Accepted for/Published in: JMIR Medical Informatics
Date Submitted: Oct 6, 2020
Date Accepted: Apr 4, 2021
Date Submitted to PubMed: Apr 6, 2021
Classifying the pneumonia-related bi-lingual imaging reports: Attention model with transfer embeddings
ABSTRACT
Background:
When analyzing electronic health records, proper labeling of outcomes is mandatory. To obtain proper information from radiologic reports, several studies were conducted to classify radiologic reports using deep learning. However, the classification of pneumonia in radiologic reports written in bi-lingual languages has not been conducted previously.
Objective:
The aim of this research is to classify radiologic reports into pneumonia or no pneumonia using a deep learning method.
Methods:
For a retrospective study, our dataset included radiology reports for chest CT and chest X-rays of surgical patients from January 2008 to January 2018 in the Asan Medical Center in Korea.
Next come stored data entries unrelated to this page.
**src/rtl/alu_result_stage_pkg.sv**
```systemverilog
// Shared ALU definitions: result-path defaults and branch-type encodings.
package alu_result_stage_pkg;

  localparam int DW_DEFAULT    = 32;
  localparam int DEPTH_DEFAULT = 2;

  typedef enum logic [2:0] {
    BR_NONE = 3'd0,
    BR_BEQ  = 3'd1,
    BR_BNE  = 3'd2,
    BR_BLEZ = 3'd3,
    BR_BGTZ = 3'd4,
    BR_BLTZ = 3'd5,
    BR_BGEZ = 3'd6,
    BR_RSVD = 3'd7
  } br_type_e;

endpackage

```
**src/rtl/alu_result_stage_branch_eval.sv**
```systemverilog
// Combinational branch decision from ALU flags and the branch kind.
module branch_eval
  import alu_result_stage_pkg::*;
(
  input  logic [2:0] br_type,
  input  logic       zero,
  input  logic       a_first,
  input  logic       a_zero,
  output logic       taken
);

  always_comb begin
    taken = 1'b0;
    case (br_type_e'(br_type))
      BR_BEQ:  taken = zero;
      BR_BNE:  taken = !zero;
      BR_BLEZ: taken = a_first | a_zero;
      BR_BGTZ: taken = !a_first & !a_zero;
      BR_BLTZ: taken = a_first;
      BR_BGEZ: taken = !a_first;
      default: taken = 1'b0;
    endcase
  end

endmodule

```
**src/rtl/alu_result_stage.sv**
```systemverilog
// ALU result buffer: a small FIFO that stores each result together with its
// branch decision, which is resolved once at push time.
module alu_result_stage
  import alu_result_stage_pkg::*;
#(
  parameter int DW    = DW_DEFAULT,
  parameter int DEPTH = DEPTH_DEFAULT
) (
  input  logic                       clk,
  input  logic                       rst_n,
  input  logic                       flush,
  input  logic                       in_valid,
  output logic                       in_ready,
  input  logic [DW-1:0]              in_c,
  input  logic                       in_zero,
  input  logic                       in_a_first,
  input  logic                       in_a_zero,
  input  logic [2:0]                 in_br_type,
  input  logic [4:0]                 in_rd,
  input  logic                       in_wen,
  output logic                       out_valid,
  input  logic                       out_ready,
  output logic [DW-1:0]              out_data,
  output logic [4:0]                 out_rd,
  output logic                       out_wen,
  output logic                       out_br_taken,
  output logic [$clog2(DEPTH):0]     occupancy
);

  localparam int PW = $clog2(DEPTH);
  localparam int EW = DW + 7;
  localparam logic [PW:0] FULL_COUNT = (PW + 1)'(DEPTH);

  logic [PW-1:0] rd_ptr_reg;
  logic [PW-1:0] wr_ptr_reg;
  logic [PW:0]   count_reg;
  logic [EW-1:0] mem [DEPTH];
  logic [EW-1:0] entry;
  logic [EW-1:0] head;
  logic          br_taken;
  logic          push;
  logic          pop;

  branch_eval u_branch_eval (
    .br_type (in_br_type),
    .zero    (in_zero),
    .a_first (in_a_first),
    .a_zero  (in_a_zero),
    .taken   (br_taken)
  );

  // in_ready depends only on the registered count, never on out_ready.
  assign in_ready  = (count_reg < FULL_COUNT);
  assign out_valid = (count_reg != '0);
  assign push      = in_valid && in_ready && !flush;
  assign pop       = out_valid && out_ready && !flush;
  assign entry     = {br_taken, in_wen, in_rd, in_c};

  always_ff @(posedge clk or negedge rst_n) begin
    if (!rst_n) begin
      rd_ptr_reg <= '0;
      wr_ptr_reg <= '0;
      count_reg  <= '0;
    end else if (flush) begin
      rd_ptr_reg <= '0;
      wr_ptr_reg <= '0;
      count_reg  <= '0;
    end else begin
      if (push) wr_ptr_reg <= wr_ptr_reg + 1'b1;
      if (pop)  rd_ptr_reg <= rd_ptr_reg + 1'b1;
      case ({push, pop})
        2'b10:   count_reg <= count_reg + 1'b1;
        2'b01:   count_reg <= count_reg - 1'b1;
        default: count_reg <= count_reg;
      endcase
    end
  end

  // Storage needs no reset: count_reg alone decides what is visible.
  // A write never targets the head slot while it is valid and not full,
  // so a stalled head stays stable.
  for (genvar gi = 0; gi < DEPTH; gi++) begin : g_entry
    always_ff @(posedge clk) begin
      if (push && (wr_ptr_reg == PW'(gi))) mem[gi] <= entry;
    end
  end

  assign head = mem[rd_ptr_reg];

  assign out_data     = out_valid ? head[DW-1:0] : '0;
  assign out_rd       = out_valid ? head[DW+4:DW] : '0;
  assign out_wen      = out_valid ? head[DW+5] : 1'b0;
  assign out_br_taken = out_valid ? head[DW+6] : 1'b0;
  assign occupancy    = count_reg;

endmodule

```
The classification performance of our attention-LSTM model was compared with various deep learning and machine learning methods. The AUROC (area under the receiver operating curve), AUPRC (area under the precision-recall curve), sensitivity, specificity, accuracy, and F1-score for the models were compared.
Results:
A total of 5450 radiologic reports were included which contained at least one pneumonia-related word. In the test set (n=1090), our proposed model showed 91% accuracy [AUROC for negative: 0.98, positive: 0.97, and obscure: 0.90] and the top 3 performances of the models were based on FastText or LSTM. The CNN-based model showed a lower accuracy (73%) than the other two algorithms. The classification of negative results had an F1-score of 0.96, whereas the classification of positive and uncertain results showed a lower performance (positive: 0.83, uncertain: 0.62 F1-scores). In the extra-validation set, our model showed 80% accuracy, [AUROC for negative: 0.92, positive: 0.96, obscure: 0.84]
Conclusions:
Our method showed excellent performance in classifying pneumonia in bi-lingual radiologic reports. The method could enrich the research on pneumonia by obtaining exact outcomes from electronic health data.